The problem
Find "- setup slack gets worse by 0.17 ns" and "Settings changed: SETUP_SLACK_MARGIN 2.7" in the records below. Copy the lines holding them and every line between, exactly, and no others.

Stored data

*** Block opens ***

This design comes from an exercise in tuning for small area, a short achievable clock period and few clock cycles on the open sky130 flow, not from production work. Where RTL was checked, it was by simulation tests only, not by an equivalence proof against the original.

## code_converter_top
module code_converter_top #(
  parameter WIDTH  = 32,
  parameter DIGITS = 10
)(
  input  wire                   clk,
  input  wire                   rst,
  input  wire                   start,
  input  wire [2:0]             opcode,
  input  wire [WIDTH-1:0]       bin_in,
  input  wire [WIDTH-1:0]       gray_in,
  input  wire [DIGITS*4-1:0]    bcd_in,
  input  wire [DIGITS*4-1:0]    ex3_in,
  output reg  [WIDTH-1:0]       bin_out,
  output reg  [WIDTH-1:0]       gray_out,
  output reg  [DIGITS*4-1:0]    bcd_out,
  output reg  [DIGITS*4-1:0]    ex3_out,
  output wire                   busy,
  output wire                   done
);
  function [3:0] add3(input [3:0] d);
    begin
      add3[3] = d[3] | (d[2] & (d[1] | d[0]));
      add3[2] = (d[2] & ~d[1] & ~d[0]) | (d[3] & d[0]);
      add3[1] = (d[1] & (~d[2] | d[0])) | (d[3] & ~d[0]);
      add3[0] = (~d[3] & ~d[2] & d[0]) | (d[2] & d[1] & ~d[0]) | (d[3] & ~d[0]);
    end
  endfunction
  function [39:0] dstep(input [39:0] x, input b);
    integer i;
    reg c;
    reg [3:0] f;
    begin
      c = b;
      for (i = 0; i < 10; i = i + 1) begin
        f = add3(x[4*i +: 4]);
  ...
For scale: about 2900 cells after synthesis, about 220 flip-flops, about 300 I/O pins.
Settings: LEC_CHECK=0, ABC_AREA=1, CAP_MARGIN=20, CORE_MARGIN=2, CORE_UTILIZATION=40, CTS_BUF_LIST=sky130_fd_sc_hd__clkbuf_8, SETUP_SLACK_MARGIN=2.8, SLEW_MARGIN=20; clock period 6.5 ns.
standard.sh (not shown) runs the stock make flow with config.mk's settings and CLKGATE_MAP_FILE= SYNTH_SCRIPT=/design/flow/synth_recipe.tcl, a recipe that flattens the netlist after the stock synthesis.
==> flow/flow/run.sh <==
#!/bin/bash
# The standard flow (standard.sh), except that the port buffers are plain
# buffers instead of the delay cells buffer_ports picks by default.
set -euo pipefail
export BUFFER_PORTS_ARGS="-buffer_cell sky130_fd_sc_hd__buf_1"
bash standard.sh > standard.log 2>&1
Edit:
--- a/flow/config.mk
+++ b/flow/config.mk
@@ -10,3 +10,3 @@
 export CORE_MARGIN = 2
-export CORE_UTILIZATION = 40
+export CORE_UTILIZATION = 60
 export CTS_BUF_LIST = sky130_fd_sc_hd__clkbuf_8
Final area goes down by 1.4%.
Global-route usage goes up by 9.7 points.
Wire length goes down by 4.4%.
Via count goes up by 1.3%.
Die area goes down by 33%.
Edit:
==> flow/flow/run.sh (replaced) <==
#!/bin/bash
# The standard flow (standard.sh), except that the port buffers are plain
# buffers instead of the delay cells buffer_ports picks by default, and CTS
# adds no dummy loads.
set -euo pipefail
export BUFFER_PORTS_ARGS="-buffer_cell sky130_fd_sc_hd__buf_1"
export CTS_ARGS="-sink_clustering_enable -repair_clock_nets -dont_use_dummy_load -buf_list sky130_fd_sc_hd__clkbuf_8"
bash standard.sh > standard.log 2>&1
--- a/flow/config.mk
+++ b/flow/config.mk
@@ -10,3 +10,3 @@
 export CORE_MARGIN = 2
-export CORE_UTILIZATION = 60
+export CORE_UTILIZATION = 40
 export CTS_BUF_LIST = sky130_fd_sc_hd__clkbuf_8
After rerunning:
- The changed run finished clean
- wire length goes up by a few percent
- sequential share of layout area goes up by 0.16 points
- die area goes up by well over a third
- area after synthesis does not change
- setup slack degrades by 0.052 ns
Edit:
==> flow/flow/run.sh (replaced) <==
#!/bin/bash
# The standard flow (standard.sh), except that the port buffers are plain
# buffers instead of the delay cells buffer_ports picks by default.
set -euo pipefail
export BUFFER_PORTS_ARGS="-buffer_cell sky130_fd_sc_hd__buf_1"
bash standard.sh > standard.log 2>&1
--- a/flow/config.mk
+++ b/flow/config.mk
@@ -12,3 +12,3 @@
 export CTS_BUF_LIST = sky130_fd_sc_hd__clkbuf_8
-export SETUP_SLACK_MARGIN = 2.8
+export SETUP_SLACK_MARGIN = 3.0
 export SLEW_MARGIN = 20
Result: Final area rose by 5.9%; routed wire length rose by 4.4%; first-iteration DRC count fell by 4.6%; critical path depth fell by 10; hold slack gains 0.0089 ns; synthesized cell count does not change; area after synthesis stays the same.
Function was not checked in any run of this note: the RTL went through the layout flow alone.

========
code_converter_top, a different RTL version from the one above (not shown whole).
For scale: ~2900 cells after synthesis, about 220 flip-flops, about 20000 µm² of cells after synthesis.
Design code_converter_top, start of the top module:
module code_converter_top #(
  parameter WIDTH  = 32,
  parameter DIGITS = 10
)(
  input  wire                   clk,
  input  wire                   rst,
  input  wire                   start,
  input  wire [2:0]             opcode,
  input  wire [WIDTH-1:0]       bin_in,
  input  wire [WIDTH-1:0]       gray_in,
  input  wire [DIGITS*4-1:0]    bcd_in,
  input  wire [DIGITS*4-1:0]    ex3_in,
  output reg  [WIDTH-1:0]       bin_out,
  output reg  [WIDTH-1:0]       gray_out,
  output reg  [DIGITS*4-1:0]    bcd_out,
  output reg  [DIGITS*4-1:0]    ex3_out,
  output wire                   busy,
  output wire                   done
);
  function [3:0] add3(input [3:0] d);
    begin
      add3[3] = d[3] | (d[2] & (d[1] | d[0]));
      add3[2] = (d[2] & ~d[1] & ~d[0]) | (d[3] & d[0]);
      add3[1] = (d[1] & (~d[2] | d[0])) | (d[3] & ~d[0]);
      add3[0] = (~d[3] & ~d[2] & d[0]) | (d[2] & d[1] & ~d[0]) | (d[3] & ~d[0]);
    end
  endfunction
  function [39:0] dstep(input [39:0] x, input b);
    integer i;
    reg c;
    reg [3:0] f;
    begin
      c = b;
      for (i = 0; i < 10; i = i + 1) begin
        f = add3(x[4*i +: 4]);
        dstep[4*i +: 4] = {f[2:0], c};
        c = f[3];
      end
    end
  endfunction
  function [39:0] dd8(input [39:0] x, input [7:0] p);
    integer j;
    reg [39:0] t;
    begin
      t = x;
      for (j = 7; j >= 0; j = j - 1)
        t = dstep(t, p[j]);
      dd8 = t;
    end
  endfunction
  function [63:0] csa(input [31:0] x, input [31:0] y, input [31:0] z);
    begin
      csa = {((x & y) | (x & z) | (y & z)) << 1, x ^ y ^ z};
    end
  endfunction
  function [31:0] horner(input [23:0] a, input [10:0] p);
    reg [63:0] s1, s2;
    begin
      s1 = csa({a[21:0], 10'd2}, ~{4'd0, a, 4'd0}, ~{5'd0, a, 3'd0});
      s2 = csa(s1[31:0], s1[63:32], {21'd0, p});
      horner = s2[31:0] + s2[63:32];
    end
  endfunction
  reg       mid, last;
  reg       isb2d;   
  reg [1:0] idx;
  wire op_multi = (opcode[2:1] == 2'b01);
  assign done = last | (start & ~op_multi);
  assign busy = mid;
  wire [1:0]  z2, z3;
  wire [28:0] w0;
  wire [10:0] a0, v1, v2, v3;
  bin2bcd_first  u_f2 (.b(bin_in[31:8]), .z(z2), .o(w0));
  bcd2bin_groups u_f3 (.d(bcd_in), .z(z3), .a(a0), .v1(v1), .v2(v2), .v3(v3));
  wire [1:0] z = opcode[0] ? z3 : z2;
  ...
==> flow/config.mk <==
export PLATFORM = sky130hd
export DESIGN_NAME = code_converter_top
export DESIGN_NICKNAME = code_converter_top
export VERILOG_FILES = /design/flow/design.v
export SDC_FILE = /design/flow/constraint.sdc
export NUM_CORES = 4
export LEC_CHECK = 0
export ABC_AREA = 1
export CAP_MARGIN = 20
export CORE_MARGIN = 2
export CORE_UTILIZATION = 40
export CTS_BUF_LIST = sky130_fd_sc_hd__clkbuf_8
export SETUP_SLACK_MARGIN = 3.1
export SLEW_MARGIN = 20
==> flow/constraint.sdc <==
create_clock -name core_clock -period 6.5 [get_ports {clk}]
set_input_delay 1.3000 -clock core_clock [delete_from_list [all_inputs] [get_ports {clk}]]
set_output_delay 1.3000 -clock core_clock [all_outputs]
set_load 0.01 [all_outputs]
==> flow/flow/run.sh <==
#!/bin/bash
# The standard flow (standard.sh), except that the port buffers are plain
# buffers instead of the delay cells buffer_ports picks by default.
set -euo pipefail
export BUFFER_PORTS_ARGS="-buffer_cell sky130_fd_sc_hd__buf_1"
bash standard.sh > standard.log 2>&1
Testbench counts at the start, summed over its fixed seeds: cycles 5,632.
Rerun with:
==> flow/flow/run.sh (replaced) <==
#!/bin/bash
# The standard flow (standard.sh), except that the port buffers are plain
# buffers instead of the delay cells buffer_ports picks by default, and CTS
# adds no dummy loads.
set -euo pipefail
export BUFFER_PORTS_ARGS="-buffer_cell sky130_fd_sc_hd__buf_1"
export CTS_ARGS="-sink_clustering_enable -repair_clock_nets -dont_use_dummy_load -buf_list sky130_fd_sc_hd__clkbuf_8 -sink_clustering_size 16 -sink_clustering_max_diameter 80"
bash standard.sh > standard.log 2>&1
Settings changed: SETUP_SLACK_MARGIN 3.1 to 2.8.
Result:
- The changed run went through all stages and came out clean
- setup slack is worse by 0.14 ns
- synthesized cell count is unchanged
- routed wire length falls by a few percent
- clock-buffer cell count is lower by 39
- non-clock buffer count decreases by 63
- maximum frequency went down by a few percent
- core utilization went down by 4.2 points
Rerun with:
==> flow/flow/run.sh (replaced) <==
#!/bin/bash
# The standard flow (standard.sh), except that the port buffers are plain
# buffers instead of the delay cells buffer_ports picks by default, and CTS
# adds no dummy loads.
set -euo pipefail
export BUFFER_PORTS_ARGS="-buffer_cell sky130_fd_sc_hd__buf_1"
export CTS_ARGS="-sink_clustering_enable -repair_clock_nets -dont_use_dummy_load -buf_list sky130_fd_sc_hd__clkbuf_8"
bash standard.sh > standard.log 2>&1
What happened:
- worst setup slack stays flat
- synthesized area does not change
Rerun with:
Settings changed: SETUP_SLACK_MARGIN 2.8 to 2.9.
Synthesized area is unchanged.
Count of clock-buffer cells in the layout is unchanged.
Design area increases by 2.0%.
Wire length increases by 1.0%.
Die area stays the same.
Via count increases by 0.68%.
Rerun with:
==> flow/flow/run.sh (replaced) <==
#!/bin/bash
# The standard flow (standard.sh), except that the port buffers are plain
# buffers instead of the delay cells buffer_ports picks by default, and CTS
# adds no dummy loads.
set -euo pipefail
export BUFFER_PORTS_ARGS="-buffer_cell sky130_fd_sc_hd__buf_1"
export CTS_ARGS="-sink_clustering_enable -repair_clock_nets -dont_use_dummy_load -buf_list sky130_fd_sc_hd__clkbuf_8 -sink_clustering_size 12 -sink_clustering_max_diameter 60"
bash standard.sh > standard.log 2>&1
Settings changed: SETUP_SLACK_MARGIN 2.9 to 2.7.
Result:
- setup slack gets worse by 0.17 ns
- count of clock-buffer cells in the layout fell by 14
- via count came out lower by 1.0%
- global-route usage went down by 0.62 points
Rerun with:
==> flow/flow/run.sh (replaced) <==
#!/bin/bash
# The standard flow (standard.sh), except that the port buffers are plain
# buffers instead of the delay cells buffer_ports picks by default.
set -euo pipefail
export BUFFER_PORTS_ARGS="-buffer_cell sky130_fd_sc_hd__buf_1"
export RECOVER_POWER=50
bash standard.sh > standard.log 2>&1
Settings changed: SETUP_SLACK_MARGIN 2.7 to 2.8.
Result: The changed run ran to the end with violations: capacitance limit, slew limit. Via count rises by 0.72%. Routed wire length rises by 1.6%. Non-clock buffer count rises by 9. Setup slack improves by 0.026 ns. Hold slack improves by 0.0044 ns. Synthesized area is unchanged. Core utilization rises by 1.5 points. Clock skew falls by 0.030 ns. Design area rises by 3.4%.

afterwards: timing with drivers on the ports:
No port has a modelled driver above. Below, the same layouts with a new extraction and two added sets of constraints. Step 1 assumes that a clkbuf_16 drives the clock port and a buf_2 every other input. Step 2 times the ports against the registers' clock, not the clock port: input delays grow and output delays shrink by t, the midpoint of the rising clock arrivals with the driver on. Slacks: ideal ports / drivers / drivers and shift; pairs: ideal ports / drivers.
| run | t (ns) | slack for setup (ns) | worst data-port slew with drivers (ns) | cell pins on the clock port's net |
|---|---|---|---|---|
| the first run of note 1 | 0.663 | 2.911 / 2.920 / 2.273 | 0.10 | 1 |
| the second run of note 1 | 0.615 | 2.916 / 2.908 / 2.292 | 0.11 | 1 |
| the third run of note 1 | 0.631 | 2.864 / 2.864 / 2.294 | 0.10 | 1 |
| the fourth run of note 1 | 0.656 | 2.974 / 2.962 / 2.306 | 0.07 | 1 |
| the first run of note 2 | 0.673 | 3.092 / 3.082 / 2.409 | 0.10 | 1 |
| the second run of note 2 | 0.620 | 2.949 / 2.967 / 2.353 | 0.10 | 1 |
| the third run of note 2 | 0.636 | 2.951 / 2.963 / 2.336 | 0.10 | 1 |
| the fourth run of note 2 | 0.648 | 3.006 / 3.023 / 2.375 | 0.10 | 1 |
| the fifth run of note 2 | 0.639 | 2.832 / 2.865 / 2.226 | 0.10 | 1 |
| the sixth run of note 2 | 0.653 | 2.858 / 2.886 / 2.233 | 0.10 | 1 |
The setup slack of the first run of note 2, which loses most, moves by -0.010 ns with the drivers and by -0.683 ns with both steps. The worst setup slack also covers recovery checks on asynchronous resets.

*** Block closes ***

The answer
- setup slack gets worse by 0.17 ns
- count of clock-buffer cells in the layout fell by 14
- via count came out lower by 1.0%
- global-route usage went down by 0.62 points
Rerun with:
==> flow/flow/run.sh (replaced) <==
#!/bin/bash
# The standard flow (standard.sh), except that the port buffers are plain
# buffers instead of the delay cells buffer_ports picks by default.
set -euo pipefail
export BUFFER_PORTS_ARGS="-buffer_cell sky130_fd_sc_hd__buf_1"
export RECOVER_POWER=50
bash standard.sh > standard.log 2>&1
Settings changed: SETUP_SLACK_MARGIN 2.7 to 2.8.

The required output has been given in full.